*DATA SHOWN*.

Background: an optimization exercise with open tools, aiming at small area. Do not read the settings as production practice. The RTL was checked by simulation tests, not by an equivalence proof against the original design. No activity file was given, so power comes from the tool's default toggle rates.

== before ==
// maze_game_top
module maze_game_top(clock, reset, pixel_tick, player_x, player_y, direction, colour, x_out, y_out, stop, player_reset);
  input clock;
  wire clock;
  input reset;
  wire reset;
  input pixel_tick;
  wire pixel_tick;
  input [7:0] player_x;
  wire [7:0] player_x;
  input [6:0] player_y;
  wire [6:0] player_y;
  input [3:0] direction;
  wire [3:0] direction;
  output [5:0] colour;
  wire [5:0] colour;
  output [7:0] x_out;
  wire [7:0] x_out;
  output [6:0] y_out;
  wire [6:0] y_out;
  output stop;
  reg stop;
  output player_reset;
  wire player_reset;
  wire _0619_;
  wire _0620_;
  wire _0621_;
  wire _0622_;
  wire _0623_;
  wire _0624_;
  wire _0625_;
  wire _0626_;
  wire _0627_;
  wire _0628_;
  wire _0629_;
  wire _0630_;
  wire _0631_;
  wire _0632_;
  wire _0633_;
  wire _0634_;
  wire _0635_;
  wire _0636_;
  wire _0637_;
  wire _0638_;
  wire _0639_;
  wire _0640_;
  wire _0641_;
  wire _0642_;
  wire _0643_;
  wire _0644_;
  wire _0645_;
  wire _0646_;
  wire _0647_;
  wire _0648_;
  wire _0649_;
  wire _0650_;
  wire _0651_;
  wire _0652_;
  wire _0653_;
  wire _0654_;
  wire _0655_;
  wire _0656_;
  wire _0657_;
  wire _0658_;
  wire _0659_;
  wire _0660_;
  wire _0661_;
  wire _0662_;
  wire _0663_;
  wire _0664_;
  wire _0665_;
  wire _0666_;
  wire _0667_;
  wire _0668_;
  wire _0669_;
  wire _0670_;
  wire _0671_;
  wire _0672_;
  wire _0673_;
  wire _0674_;
  wire _0675_;
  wire _0676_;
  wire _0677_;
  wire _0678_;
  wire _0679_;
  wire _0680_;
  wire _0681_;
  wire _0682_;
  wire _0683_;
  wire _0684_;
  wire _0685_;
  wire _0686_;
  wire _0687_;
  wire _0688_;
  wire _0689_;
  wire _0690_;
  wire _0691_;
  wire _0692_;
  wire _0693_;
  wire _0694_;
  wire _0695_;
  wire _0696_;
  wire _0697_;
  wire _0698_;
  wire _0699_;
  wire _0700_;
  wire _0701_;
  ...
For scale: about 320 cells after synthesis, about 14 flip-flops, about 45 I/O pins, roughly 1700 sq um of cells after synthesis.
==> flow/config.mk <==
export PLATFORM = sky130hd
export DESIGN_NAME = maze_game_top
export DESIGN_NICKNAME = maze_game_top
export VERILOG_FILES = /design/flow/design.v
export SDC_FILE = /design/flow/constraint.sdc
export NUM_CORES = 4
export LEC_CHECK = 0
export CAP_MARGIN = 20
export CELL_PAD_IN_SITES_DETAIL_PLACEMENT = 1
export CELL_PAD_IN_SITES_GLOBAL_PLACEMENT = 2
export CORE_MARGIN = 2
export CORE_UTILIZATION = 30
export CTS_BUF_LIST = sky130_fd_sc_hd__clkbuf_4
export PLACE_DENSITY = 0.45
export SLEW_MARGIN = 20
export SYNTH_MEMORY_MAX_BITS = 8192
==> flow/constraint.sdc <==
create_clock -name core_clock -period 14.0 [get_ports {clock}]
set_input_delay 2.8000 -clock core_clock [delete_from_list [all_inputs] [get_ports {clock}]]
set_output_delay 2.8000 -clock core_clock [all_outputs]
set_load 0.01 [all_outputs]
standard.sh (not shown) runs the stock make flow with config.mk's settings and CLKGATE_MAP_FILE= SYNTH_SCRIPT=/design/flow/synth_recipe.tcl, a recipe that flattens the netlist after the stock synthesis.
==> flow/flow/run.sh <==
#!/bin/bash
# Own layout flow: the standard flow (standard.sh) with three changes:
#  - synthesis runs the standard flow's own script (synth_recipe.tcl, so the registers are the
#    standard synthesis's) but ABC maps the logic with an area-oriented script
#    (flow/area.abc) instead of the speed script, and without the delay target;
#  - no full/half-adder extraction before ABC (ADDER_MAP_FILE empty);
#  - the port buffers are the smallest buffer, sky130_fd_sc_hd__buf_1.
# Every tool's output goes to own_flow.log here, and ORFS's own logs to orfs/logs.
set -euo pipefail
W=$(pwd)
cat > "$W/own_synth.tcl" <<EOT
proc abc {args} {
	set i [lsearch -exact \$args -script]
	if {\$i >= 0} {
		set args [lreplace \$args \$i [expr {\$i + 1}] -script {$W/flow/area.abc}]
	}
	set j [lsearch -exact \$args -D]
	if {\$j >= 0} {
		set args [lreplace \$args \$j [expr {\$j + 1}]]
	}
	yosys abc {*}\$args
}
source {$W/synth_recipe.tcl}
EOT
grep -q 'SYNTH_SCRIPT=[^ ]*synth_recipe.tcl' standard.sh
sed -e "s#SYNTH_SCRIPT=[^ ]*synth_recipe.tcl#SYNTH_SCRIPT=$W/own_synth.tcl ADDER_MAP_FILE= 'BUFFER_PORTS_ARGS=-buffer_cell sky130_fd_sc_hd__buf_1'#" standard.sh > own.sh
bash own.sh finish > own_flow.log 2>&1
==> flow/flow/area.abc <==
strash
dch -f
map -a
strash
dch -f
map -a
topo
before | status: complete | timing, DRC, antenna: pass
What follows belongs to an exercise in optimizing a design on an open flow for small area, a short achievable clock period and few clock cycles per item; a production flow would make more cautious choices. Only simulation tests tie the RTL to the original design; equivalence was not proved. No activity file was given, so power comes from the tool's default toggle rates.

$ cat flow/design.v
`timescale 1ns/1ps
`default_nettype none
module mcp_top
(
    input  logic        clk,
    input  logic        rst,
    input  logic        start_req,
    output logic        start_ack,
    input  logic        host_we,
    input  logic [5:0]  host_addr,
    input  logic [15:0] host_wdata,
    output logic [15:0] host_rdata
);
    logic [15:0] mem [64];
    function automatic logic [15:0] csa_s(input logic [15:0] a, input logic [15:0] b,
                                          input logic [15:0] c);
        csa_s = a ^ b ^ c;
    endfunction
    function automatic logic [15:0] csa_c(input logic [15:0] a, input logic [15:0] b,
                                          input logic [15:0] c);
        logic [15:0] m;
        m = (a & b) | (a & c) | (b & c);
        csa_c = {m[14:0], 1'b0};
    endfunction
    logic [15:0] A [4];                     
    logic [15:0] B [4];                     
    logic [15:0] P [8];                     
    logic [15:0] csum [4];                  
    always_comb begin
        for (int i = 0; i < 4; i++) begin
            A[i] = mem[16 + i];
            B[i] = mem[20 + i];
        end
    end
    logic        job;
    logic [15:0] x [2];
    assign job = host_we & ~rst & (host_addr[5:3] == 3'b010);
    always_comb begin
        for (int m = 0; m < 2; m++) begin
            if (host_addr[2]) begin
                x[m] = A[{host_addr[0] ^ m[0], host_addr[1]}];
            end else begin
                x[m] = B[{host_addr[0], host_addr[1] ^ m[0]}];
            end
        end
    end
    logic [7:0] bneg, bone, btwo;
    always_comb begin
        for (int i = 0; i < 8; i++) begin
            logic lo;
            lo      = (i == 0) ? 1'b0 : host_wdata[2*i - 1];
            bneg[i] = host_wdata[2*i + 1];
            bone[i] = host_wdata[2*i] ^ lo;
            btwo[i] = (host_wdata[2*i + 1] & ~host_wdata[2*i] & ~lo)
                    | (~host_wdata[2*i + 1] & host_wdata[2*i] & lo);
        end
    end
    logic [15:0] s1 [2][6];
    logic [15:0] s1_q [2][6];
    logic [2:0]  job_w_q;
    logic        job_q;
    always_comb begin
        for (int m = 0; m < 2; m++) begin
            logic [15:0] row [8];
            for (int i = 0; i < 7; i++) begin
                logic [15:0] mg;
                mg = ({16{bone[i]}} & x[m]) | ({16{btwo[i]}} & {x[m][14:0], 1'b0});
                row[i] = (mg ^ {16{bneg[i]}}) << (2*i);
                if (i > 0) row[i][2*i - 2] = bneg[i - 1];
            end
            begin
                logic [1:0] m7;
                m7 = ({2{bone[7]}} & x[m][1:0]) | ({2{btwo[7]}} & {x[m][0], 1'b0});
                row[7] = '0;
                row[7][14] = m7[0];
                row[7][15] = m7[1] ^ (bneg[7] & m7[0]);
                row[7][12] = bneg[6];
            end
            s1[m][0] = csa_s(row[0], row[1], row[2]);
            s1[m][1] = csa_c(row[0], row[1], row[2]);
            s1[m][2] = csa_s(row[3], row[4], row[5]);
            s1[m][3] = csa_c(row[3], row[4], row[5]);
            s1[m][4] = row[6];
            s1[m][5] = row[7];
        end
    end
    always_ff @(posedge clk) begin
        job_q   <= job;
        job_w_q <= host_addr[2:0];
        for (int m = 0; m < 2; m++) begin
            for (int i = 0; i < 6; i++) s1_q[m][i] <= s1[m][i];
        end
    end
    logic [15:0] prod [2];
    always_comb begin
        for (int m = 0; m < 2; m++) begin
            logic [15:0] t0, t1, t2, t3, u0, u1, v0, v1;
            t0 = csa_s(s1_q[m][0], s1_q[m][1], s1_q[m][2]);
            t1 = csa_c(s1_q[m][0], s1_q[m][1], s1_q[m][2]);
            t2 = csa_s(s1_q[m][3], s1_q[m][4], s1_q[m][5]);
            t3 = csa_c(s1_q[m][3], s1_q[m][4], s1_q[m][5]);
            u0 = csa_s(t0, t1, t2);
            u1 = csa_c(t0, t1, t2);
            v0 = csa_s(u0, u1, t3);
            v1 = csa_c(u0, u1, t3);
            prod[m] = v0 + v1;
        end
    end
    always_ff @(posedge clk) begin
        for (int r = 0; r < 2; r++) begin
            for (int k = 0; k < 2; k++) begin
                for (int c = 0; c < 2; c++) begin
                    if (job_q && (job_w_q[2] ? (job_w_q[1] == k[0] && job_w_q[0] == c[0])
                                             : (job_w_q[1] == r[0] && job_w_q[0] == k[0]))) begin
                        P[4*r + 2*k + c] <= prod[r ^ c];
                    end
                end
            end
        end
    end
    always_comb begin
        for (int r = 0; r < 2; r++) begin
            for (int c = 0; c < 2; c++) begin
                csum[2*r + c] = P[4*r + c] + P[4*r + 2 + c];
            end
        end
    end
    always_ff @(posedge clk) begin
        if (rst) begin
            start_ack <= 1'b0;
        end else begin
            start_ack <= start_req;
        end
    end
    logic [7:0]  lsel, hsel;
    logic [15:0] rval [64];
    logic [15:0] grp [8];
    logic [15:0] rdata;
    always_comb begin
        for (int i = 0; i < 8; i++) begin
            lsel[i] = host_addr[2:0] == 3'(i);
            hsel[i] = host_addr[5:3] == 3'(i);
        end
        for (int i = 0; i < 64; i++) rval[i] = mem[i];
        for (int i = 0; i < 4; i++) begin
            if (start_ack) rval[24 + i] = csum[i];
        end
        rdata = '0;
        for (int g = 0; g < 8; g++) begin
            grp[g] = '0;
            for (int l = 0; l < 8; l++) grp[g] = grp[g] | (rval[8*g + l] & {16{lsel[l]}});
            rdata = rdata | (grp[g] & {16{hsel[g]}});
        end
    end
    always_ff @(posedge clk) begin
        for (int i = 0; i < 64; i++) begin
            if (i >= 24 && i < 28 && start_ack) begin
                mem[i] <= csum[i - 24];
            end else if (host_we && !rst && lsel[i % 8] && hsel[i / 8]) begin
                mem[i] <= host_wdata;
            end
        end
        host_rdata <= rdata;
    end
endmodule
`default_nettype wire
$ cat flow/run.sh
#!/bin/bash
# synth_recipe.tcl (not shown) runs the flow's synth.tcl, then flattens the netlist and writes it again
# the make line also repeats each setting of config.mk as NAME=value (left out here)
make -C /OpenROAD-flow-scripts/flow DESIGN_CONFIG=/design/flow/config.mk WORK_HOME=/design/flow/orfs CLKGATE_MAP_FILE= SYNTH_SCRIPT=/design/flow/synth_recipe.tcl finish
$ cat flow/config.mk
export PLATFORM = sky130hd
export DESIGN_NAME = mcp_top
export DESIGN_NICKNAME = mcp_top
export VERILOG_FILES = /design/flow/design.v
export SDC_FILE = /design/flow/constraint.sdc
export NUM_CORES = 4
export LEC_CHECK = 0
export ABC_CLOCK_PERIOD_IN_PS = 3000
export CAP_MARGIN = 20
export CORE_MARGIN = 2
export CORE_UTILIZATION = 40
export CTS_BUF_LIST = sky130_fd_sc_hd__clkbuf_8
export PLACE_DENSITY = 0.6
export SETUP_SLACK_MARGIN = 4.7
export SLEW_MARGIN = 20
export TNS_END_PERCENT = 20
$ cat flow/constraint.sdc
create_clock -name core_clock -period 8.0 [get_ports {clk}]
set_input_delay 1.6000 -clock core_clock [delete_from_list [all_inputs] [get_ports {clk}]]
set_output_delay 1.6000 -clock core_clock [all_outputs]
set_load 0.01 [all_outputs]
==> results of run 1 <==
## layout make-up
cell class	instances	area, µm²	share of cell area, %
clock inverters	159	825	1.21
clock buffers	233	3210	4.72
multi-input cells	2496	20800	30.7
repair buffers	250	3050	4.49
well taps	1903	2380	3.51
flip-flops and latches	1284	37300	54.9
repair inverters	1	8.76	0.0129
inverters	74	318	0.468
diodes	4	10.0	0.0147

*TRY IT*. When the word "rval" shows up in a line of the entries, pull that line out.

*ANSWER TO THE PROBLEM*.
    logic [15:0] rval [64];
        for (int i = 0; i < 64; i++) rval[i] = mem[i];
            if (start_ack) rval[24 + i] = csum[i];
            for (int l = 0; l < 8; l++) grp[g] = grp[g] | (rval[8*g + l] & {16{lsel[l]}});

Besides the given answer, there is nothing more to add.